The shortest walk must have the form
u
\
t<->w
/
v
where the edges in each arrow are disjoint. To see this, suppose in the shortest walk, we go through nodes $u_1'=u,\ldots,u_{k'}',u_1,\ldots,u_k=w$ from $u$ to $w$, go through nodes $v_1=w,\ldots,v_l,v_1',\ldots,v_{l'}'=v$ from $w$ to $v$, where $v_1',\ldots,v_{l'}' \notin \{u_1',\ldots,u_{k'}',u_1,\ldots,u_k\}$, and $v_l=u_1$, like the following graph:
u (u_1,...,u_k)
(u_1',...,u_{k'}')\ /\
u_1(v_l) w The walk (u_1,...,u_k) may overlap with (v_1,...,v_l)
(v_1',...,v_{l'}')/ \/
v (v_1,...,v_l)
Now suppose edges $e_1,\ldots,e_h$ are shown in both the walk $(u_1,...,u_k)$ and the walk $(v_1,\ldots,v_l)$, and the remaining edges in both walks are $f_1,\ldots,f_p$ and $g_1,\ldots,g_q$ respectively.
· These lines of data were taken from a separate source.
**src/source/lsp_compose_pkg.sv**
```systemverilog
`default_nettype none

package lsp_compose_pkg;

	// Q15 fraction and Q31 accumulator
	typedef logic signed [15:0] q15_t;
	typedef logic signed [31:0] acc_t;

	typedef logic [3:0] elem_index_t;
	typedef logic [1:0] tap_index_t;
	typedef logic [1:0] table_sel_t;

	// Host table select codes
	localparam table_sel_t SEL_LSP_ELE   = 2'd0;
	localparam table_sel_t SEL_FG_SUM    = 2'd1;
	localparam table_sel_t SEL_FG        = 2'd2;
	localparam table_sel_t SEL_FREQ_PREV = 2'd3;

	localparam acc_t ACC_MAX = 32'sh7fff_ffff;
	localparam acc_t ACC_MIN = 32'sh8000_0000;
	localparam q15_t Q15_MIN = 16'sh8000;

	// Doubling product, only -1 * -1 can overflow
	function automatic acc_t l_mult(input q15_t a, input q15_t b);
		acc_t prod;
		if ((a == Q15_MIN) && (b == Q15_MIN))
		begin
			return ACC_MAX;
		end
		prod = acc_t'(a) * acc_t'(b);
		return prod <<< 1;
	endfunction

	// Saturating add, overflow when the signs agree and the result flips
	function automatic acc_t l_add(input acc_t a, input acc_t b);
		acc_t sum;
		sum = a + b;
		if ((a[31] == b[31]) && (sum[31] != a[31]))
		begin
			sum = a[31] ? ACC_MIN : ACC_MAX;
		end
		return sum;
	endfunction

endpackage

`default_nettype wire

```
**src/source/lsp_element_feed.sv**
```systemverilog
`default_nettype none

module lsp_element_feed
	import lsp_compose_pkg::*;
#(
	parameter int LPC_ORDER = 10,
	parameter int MA_ORDER  = 4
)
(
	input  wire logic                  clk,
	input  wire logic                  reset,
	input  wire logic                  start,
	input  wire q15_t                  rd_lsp_ele,
	input  wire q15_t                  rd_fg_sum,
	input  wire q15_t [MA_ORDER-1:0]   rd_fg,
	input  wire q15_t [MA_ORDER-1:0]   rd_freq_prev,
	output logic                       busy,
	output elem_index_t                feed_index,
	output logic                       elem_valid,
	output elem_index_t                elem_index,
	output q15_t                       elem_lsp_ele,
	output q15_t                       elem_fg_sum,
	output q15_t [MA_ORDER-1:0]        elem_fg,
	output q15_t [MA_ORDER-1:0]        elem_freq_prev
);

	typedef enum logic [1:0] {IDLE, RUN, FLUSH} feed_state_t;

	// Tap lane, accumulator sum and output register
	localparam int DRAIN_CYCLES = 3;

	feed_state_t state;
	logic [1:0]  drain_cnt;
	logic        last_elem;

	assign last_elem = feed_index == elem_index_t'(LPC_ORDER - 1);
	assign busy      = state != IDLE;

	always_ff @(posedge clk)
	begin
		if (reset)
		begin
			state      <= IDLE;
			feed_index <= '0;
			drain_cnt  <= '0;
			elem_valid <= 1'b0;
		end
		else
		begin
			elem_valid <= 1'b0;
			case (state)
				IDLE:
					if (start)
					begin
						feed_index <= '0;
						state      <= RUN;
					end
				RUN:
				begin
					elem_valid <= 1'b1;
					if (last_elem)
					begin
						drain_cnt <= '0;
						state     <= FLUSH;
					end
					else
						feed_index <= feed_index + 1'b1;
				end
				FLUSH:
					if (drain_cnt == 2'(DRAIN_CYCLES - 1))
						state <= IDLE;
					else
						drain_cnt <= drain_cnt + 1'b1;
				default:
					state <= IDLE;
			endcase
		end
	end

	// Operands only mean something while elem_valid is high
	always_ff @(posedge clk)
	begin
		elem_index     <= feed_index;
		elem_lsp_ele   <= rd_lsp_ele;
		elem_fg_sum    <= rd_fg_sum;
		elem_fg        <= rd_fg;
		elem_freq_prev <= rd_freq_prev;
	end

endmodule

`default_nettype wire

```
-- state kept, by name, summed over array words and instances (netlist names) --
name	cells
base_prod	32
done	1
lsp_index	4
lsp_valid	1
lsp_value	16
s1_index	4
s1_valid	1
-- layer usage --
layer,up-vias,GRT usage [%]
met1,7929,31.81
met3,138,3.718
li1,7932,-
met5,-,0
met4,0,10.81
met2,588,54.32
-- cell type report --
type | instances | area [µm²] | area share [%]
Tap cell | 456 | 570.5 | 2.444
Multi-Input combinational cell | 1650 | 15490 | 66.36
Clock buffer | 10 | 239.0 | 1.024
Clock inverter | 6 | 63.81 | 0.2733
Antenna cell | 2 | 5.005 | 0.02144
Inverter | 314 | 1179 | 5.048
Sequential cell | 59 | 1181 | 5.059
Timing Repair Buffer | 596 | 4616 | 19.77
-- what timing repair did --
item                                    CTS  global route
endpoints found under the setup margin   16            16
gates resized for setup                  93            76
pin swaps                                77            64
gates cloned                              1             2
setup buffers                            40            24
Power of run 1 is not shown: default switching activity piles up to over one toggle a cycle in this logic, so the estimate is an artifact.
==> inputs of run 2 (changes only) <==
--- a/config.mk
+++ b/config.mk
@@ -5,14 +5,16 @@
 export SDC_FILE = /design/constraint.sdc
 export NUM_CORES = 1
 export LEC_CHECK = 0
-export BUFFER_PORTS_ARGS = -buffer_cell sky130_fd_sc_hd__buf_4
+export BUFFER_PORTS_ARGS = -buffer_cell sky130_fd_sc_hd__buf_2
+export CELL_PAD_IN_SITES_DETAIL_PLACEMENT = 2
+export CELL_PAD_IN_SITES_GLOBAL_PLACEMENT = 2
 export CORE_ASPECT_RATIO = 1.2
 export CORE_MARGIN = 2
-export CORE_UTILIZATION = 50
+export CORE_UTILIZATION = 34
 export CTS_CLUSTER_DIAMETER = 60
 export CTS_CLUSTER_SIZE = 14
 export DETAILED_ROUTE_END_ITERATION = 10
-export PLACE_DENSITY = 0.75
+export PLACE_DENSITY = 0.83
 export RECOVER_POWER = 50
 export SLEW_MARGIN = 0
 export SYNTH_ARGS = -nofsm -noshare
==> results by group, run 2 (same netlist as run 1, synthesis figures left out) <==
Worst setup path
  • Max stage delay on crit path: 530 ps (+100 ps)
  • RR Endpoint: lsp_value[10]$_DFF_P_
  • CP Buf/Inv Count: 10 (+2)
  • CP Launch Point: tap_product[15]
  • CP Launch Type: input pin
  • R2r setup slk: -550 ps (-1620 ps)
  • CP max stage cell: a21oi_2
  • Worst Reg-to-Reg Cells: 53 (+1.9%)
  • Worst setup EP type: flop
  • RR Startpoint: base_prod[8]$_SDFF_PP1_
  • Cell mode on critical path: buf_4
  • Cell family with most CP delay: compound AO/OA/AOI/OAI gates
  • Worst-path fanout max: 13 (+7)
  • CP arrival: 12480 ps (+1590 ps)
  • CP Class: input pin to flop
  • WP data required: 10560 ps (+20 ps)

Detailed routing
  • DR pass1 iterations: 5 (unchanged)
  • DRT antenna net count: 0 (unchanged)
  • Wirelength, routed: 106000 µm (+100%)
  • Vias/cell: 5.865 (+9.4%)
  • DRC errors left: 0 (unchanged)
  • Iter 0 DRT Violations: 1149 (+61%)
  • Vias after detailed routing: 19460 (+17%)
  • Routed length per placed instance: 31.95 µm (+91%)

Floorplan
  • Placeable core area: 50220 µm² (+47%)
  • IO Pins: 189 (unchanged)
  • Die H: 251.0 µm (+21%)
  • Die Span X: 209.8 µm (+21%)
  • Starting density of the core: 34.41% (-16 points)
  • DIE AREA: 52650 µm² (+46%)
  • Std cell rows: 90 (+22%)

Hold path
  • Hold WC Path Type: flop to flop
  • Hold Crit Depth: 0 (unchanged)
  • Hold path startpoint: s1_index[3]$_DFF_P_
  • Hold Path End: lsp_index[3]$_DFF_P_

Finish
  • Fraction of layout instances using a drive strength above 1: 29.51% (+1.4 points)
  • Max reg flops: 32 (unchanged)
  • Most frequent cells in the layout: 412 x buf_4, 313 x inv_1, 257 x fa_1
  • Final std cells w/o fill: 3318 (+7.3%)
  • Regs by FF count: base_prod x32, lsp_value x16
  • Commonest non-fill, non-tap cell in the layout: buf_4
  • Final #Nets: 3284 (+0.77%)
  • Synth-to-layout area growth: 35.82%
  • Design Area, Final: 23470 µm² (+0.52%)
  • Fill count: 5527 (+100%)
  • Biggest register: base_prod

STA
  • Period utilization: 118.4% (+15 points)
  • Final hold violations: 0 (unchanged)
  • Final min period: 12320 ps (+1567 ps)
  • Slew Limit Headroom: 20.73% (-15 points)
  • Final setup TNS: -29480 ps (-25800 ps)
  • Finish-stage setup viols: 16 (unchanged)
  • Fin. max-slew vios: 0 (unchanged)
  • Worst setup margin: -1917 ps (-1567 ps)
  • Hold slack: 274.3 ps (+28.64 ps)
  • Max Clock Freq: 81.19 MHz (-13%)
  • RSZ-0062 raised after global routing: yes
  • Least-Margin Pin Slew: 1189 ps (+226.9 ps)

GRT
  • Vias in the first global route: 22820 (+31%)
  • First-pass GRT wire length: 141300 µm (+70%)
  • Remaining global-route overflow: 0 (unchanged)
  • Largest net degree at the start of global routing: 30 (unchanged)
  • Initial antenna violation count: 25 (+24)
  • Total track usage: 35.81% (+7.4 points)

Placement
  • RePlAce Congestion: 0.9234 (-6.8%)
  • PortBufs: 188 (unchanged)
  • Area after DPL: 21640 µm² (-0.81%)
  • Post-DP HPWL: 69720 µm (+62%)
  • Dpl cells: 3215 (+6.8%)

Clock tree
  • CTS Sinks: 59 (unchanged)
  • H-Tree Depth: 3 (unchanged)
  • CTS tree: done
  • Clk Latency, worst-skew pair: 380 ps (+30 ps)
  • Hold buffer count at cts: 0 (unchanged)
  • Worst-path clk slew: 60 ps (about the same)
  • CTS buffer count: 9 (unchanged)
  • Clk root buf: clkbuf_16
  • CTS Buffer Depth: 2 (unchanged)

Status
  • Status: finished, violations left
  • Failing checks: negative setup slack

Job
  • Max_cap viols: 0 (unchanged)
Then the cost of the walk $(u_1,...,u_k=v_1,\ldots,v_l)$ is
\begin{align*}
&\sum_{i=1}^h (W_1(e_i)+W_2(e_i))+\sum_{i=1}^pW_1(f_i)+\sum_{i=1}^qW_1(g_i)\\
\ge{}&\sum_{i=1}^h (W_1(e_i)+W_2(e_i))+\frac{1}{2}\left(\sum_{i=1}^p(W_1(f_i)+W_2(f_i))+\sum_{i=1}^q(W_1(g_i)+W_2(g_i))\right).
\end{align*}
That is, the average cost of the walk $(u_1,\ldots,u_k,\ldots,u_1)$ and the walk $(v_l,\ldots,v_1,\ldots,v_l)$ is no more than that of the walk $(u_1,...,u_k=v_1,\ldots,v_l)$. So the shortest walk must have the form shown in the first figure.
Now you can try every node as $t$ to compute the optimal walk from $u$ to $w$ to $v$. This is a polynomial-time algorithm.